Time of danger? In fact mountaineering accidents were very few on Ben Nevis until the sudden popularisation of the sport in the late 50s when the climbing revolution took place and gathering streams converged in all seasons. Accidents became commonplace- over 50 in two decades- many of the victims totally lacking any idea of what to expect on this most savage of Scottish peaks. There is less excuse for ignorance today than when Ritchie and I went up on our first visit.
How long should you allow yourself to climb Ben Nevis by the pony track? For comfort you want seven hours from Achintee or from the Glen Nevis Youth Hostel. Don’t be misled by the fact that runners in the Ben Nevis race, held on the first Saturday in September, will have to beat 1 hour 26 minutes 55 seconds to beat the record from the town park to the summit and back.Just remember that experienced fell runners regard the Ben Nevis race as the hardest in Britain, not just because it rises so sharply from sea- level to summit, but because of the roughness of it, and the severe jolting body and feet have to take on the descent.

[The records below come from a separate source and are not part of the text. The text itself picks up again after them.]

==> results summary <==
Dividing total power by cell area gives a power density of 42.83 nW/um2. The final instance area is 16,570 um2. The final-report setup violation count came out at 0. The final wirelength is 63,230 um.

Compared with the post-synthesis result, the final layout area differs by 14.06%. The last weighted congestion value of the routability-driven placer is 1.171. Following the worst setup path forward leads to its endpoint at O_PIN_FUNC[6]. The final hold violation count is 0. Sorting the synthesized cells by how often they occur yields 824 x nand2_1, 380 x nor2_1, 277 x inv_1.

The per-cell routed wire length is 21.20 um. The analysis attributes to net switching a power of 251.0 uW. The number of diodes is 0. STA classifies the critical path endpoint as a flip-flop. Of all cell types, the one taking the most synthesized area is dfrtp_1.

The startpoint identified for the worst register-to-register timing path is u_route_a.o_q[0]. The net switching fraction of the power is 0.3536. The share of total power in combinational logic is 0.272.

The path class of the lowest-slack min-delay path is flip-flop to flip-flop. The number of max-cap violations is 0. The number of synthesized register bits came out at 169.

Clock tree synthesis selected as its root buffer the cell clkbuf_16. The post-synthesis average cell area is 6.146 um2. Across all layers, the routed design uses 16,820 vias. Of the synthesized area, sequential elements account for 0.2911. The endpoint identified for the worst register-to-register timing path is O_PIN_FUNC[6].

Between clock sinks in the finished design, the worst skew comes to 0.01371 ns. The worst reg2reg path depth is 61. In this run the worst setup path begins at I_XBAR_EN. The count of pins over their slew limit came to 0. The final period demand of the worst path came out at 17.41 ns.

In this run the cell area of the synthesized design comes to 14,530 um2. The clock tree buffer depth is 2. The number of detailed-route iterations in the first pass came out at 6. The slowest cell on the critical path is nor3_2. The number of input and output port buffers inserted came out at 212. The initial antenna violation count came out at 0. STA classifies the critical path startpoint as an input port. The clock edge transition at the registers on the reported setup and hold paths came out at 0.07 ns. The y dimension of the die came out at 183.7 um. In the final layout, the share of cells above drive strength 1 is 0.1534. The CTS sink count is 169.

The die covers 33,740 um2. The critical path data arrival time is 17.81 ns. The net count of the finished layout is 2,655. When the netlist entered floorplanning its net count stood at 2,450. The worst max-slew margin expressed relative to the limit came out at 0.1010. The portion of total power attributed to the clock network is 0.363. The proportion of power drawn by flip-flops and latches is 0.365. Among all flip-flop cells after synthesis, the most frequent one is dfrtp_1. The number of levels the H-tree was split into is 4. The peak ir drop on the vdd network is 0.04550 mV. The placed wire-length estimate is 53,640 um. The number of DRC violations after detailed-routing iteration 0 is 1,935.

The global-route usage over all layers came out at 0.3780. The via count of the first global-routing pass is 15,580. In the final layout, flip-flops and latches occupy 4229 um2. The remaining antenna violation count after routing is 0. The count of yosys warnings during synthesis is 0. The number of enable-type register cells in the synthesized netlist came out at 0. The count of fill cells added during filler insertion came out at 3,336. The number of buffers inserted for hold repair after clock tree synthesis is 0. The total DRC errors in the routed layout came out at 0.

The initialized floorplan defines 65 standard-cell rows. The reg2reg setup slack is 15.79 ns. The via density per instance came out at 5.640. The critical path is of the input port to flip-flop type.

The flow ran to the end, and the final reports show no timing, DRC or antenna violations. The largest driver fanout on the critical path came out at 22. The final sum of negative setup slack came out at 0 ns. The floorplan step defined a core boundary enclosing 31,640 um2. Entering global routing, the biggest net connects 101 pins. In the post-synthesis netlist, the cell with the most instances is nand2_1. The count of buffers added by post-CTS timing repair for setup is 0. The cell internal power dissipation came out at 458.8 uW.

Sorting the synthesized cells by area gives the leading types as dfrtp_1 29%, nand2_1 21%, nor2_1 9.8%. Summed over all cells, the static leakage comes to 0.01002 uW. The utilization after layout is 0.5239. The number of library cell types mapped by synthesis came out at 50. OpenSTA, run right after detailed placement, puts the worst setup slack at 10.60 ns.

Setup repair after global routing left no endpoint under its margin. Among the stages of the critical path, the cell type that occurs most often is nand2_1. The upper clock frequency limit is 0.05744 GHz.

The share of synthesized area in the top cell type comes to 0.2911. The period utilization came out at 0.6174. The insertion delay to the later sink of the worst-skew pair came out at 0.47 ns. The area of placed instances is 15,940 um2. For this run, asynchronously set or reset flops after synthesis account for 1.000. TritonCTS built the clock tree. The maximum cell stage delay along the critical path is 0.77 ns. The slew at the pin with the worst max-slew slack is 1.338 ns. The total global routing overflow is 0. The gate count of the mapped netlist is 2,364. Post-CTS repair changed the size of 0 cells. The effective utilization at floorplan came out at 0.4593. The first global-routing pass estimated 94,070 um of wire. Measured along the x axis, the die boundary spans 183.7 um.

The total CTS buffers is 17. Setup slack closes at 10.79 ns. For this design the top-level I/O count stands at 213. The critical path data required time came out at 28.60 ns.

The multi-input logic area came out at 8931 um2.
## config.mk

```make
export PLATFORM = sky130hd
export DESIGN_NAME = sfs_supervisor
export DESIGN_NICKNAME = d
export VERILOG_FILES = /design/src/rtl/sfs_timer.v /design/src/rtl/sfs_supervisor.v
export VERILOG_INCLUDE_DIRS = /design/src /design/src/inc
export SDC_FILE = /design/constraint.sdc
export NUM_CORES = 1
export LEC_CHECK = 0
export ABC_AREA = 0
export ABC_CLOCK_PERIOD_IN_PS = 3100
export BUFFER_PORTS_ARGS = -buffer_cell sky130_fd_sc_hd__buf_2
export CAP_MARGIN = 20
export CORE_UTILIZATION = 53
export DETAILED_ROUTE_END_ITERATION = 8
export PLACE_DENSITY = 0.82
export SETUP_SLACK_MARGIN = 0.2
export SLEW_MARGIN = 20
export SYNTH_ARGS = -nofsm -noshare
export SYNTH_HDL_FRONTEND = slang
export SYNTH_SLANG_ARGS = --single-unit
```

## constraint.sdc

```tcl
create_clock -name clk -period 3.1 [get_ports clk]
set_input_delay 0.62 -clock clk [delete_from_list [all_inputs] [get_ports clk]]
set_output_delay 0.62 -clock clk [all_outputs]
set_load 0.01 [all_outputs]
```
$ cat config.mk
export PLATFORM = sky130hd
export DESIGN_NAME = flash_ram_area_control
export DESIGN_NICKNAME = d
export VERILOG_FILES = /design/src/hw/area_ctrl_pkg.sv /design/src/hw/flash_ram_area_control.sv /design/src/hw/wait_counter.sv
export SDC_FILE = /design/constraint.sdc
export NUM_CORES = 1
export LEC_CHECK = 0
export BUFFER_PORTS_ARGS = -buffer_cell sky130_fd_sc_hd__buf_2
export CORE_MARGIN = 1
export CORE_UTILIZATION = 43
export CTS_BUF_LIST = sky130_fd_sc_hd__clkbuf_16
export DETAILED_ROUTE_END_ITERATION = 12
export PLACE_DENSITY = 0.79
export SLEW_MARGIN = 20
export SYNTH_ARGS = -nofsm -noshare
export SYNTH_HDL_FRONTEND = slang
export SYNTH_HIERARCHICAL = 1
export SYNTH_SLANG_ARGS = --single-unit
$ cat constraint.sdc
create_clock -name clk_in -period 6.4 [get_ports clk_in]
set_clock_uncertainty 0.2 [all_clocks]
set_input_delay 0.96 -clock clk_in [delete_from_list [all_inputs] [get_ports clk_in]]
set_output_delay 0.96 -clock clk_in [all_outputs]
set_load 0.05 [all_outputs]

August will see hundreds of climbers on any reasonable day setting off up the pony track to the top. if you are one of them, make sure you have some warm clothing and a pair of gloves, even if it is warm and sunny in Fort William. And your footgear should be stout and comfortable, not smooth leather soles, but with nails or cleated rubber to give a grip.
Don’t be put off by mere mist for the upper part of the hill is well marked by cairns of stones. You may climb above the clouds or get the same kind of clearing as we did. But don’t be too proud to turn back if the conditions become too wet and stormy for comfort. Go back another day.The Big Ben is an experience not to be missed.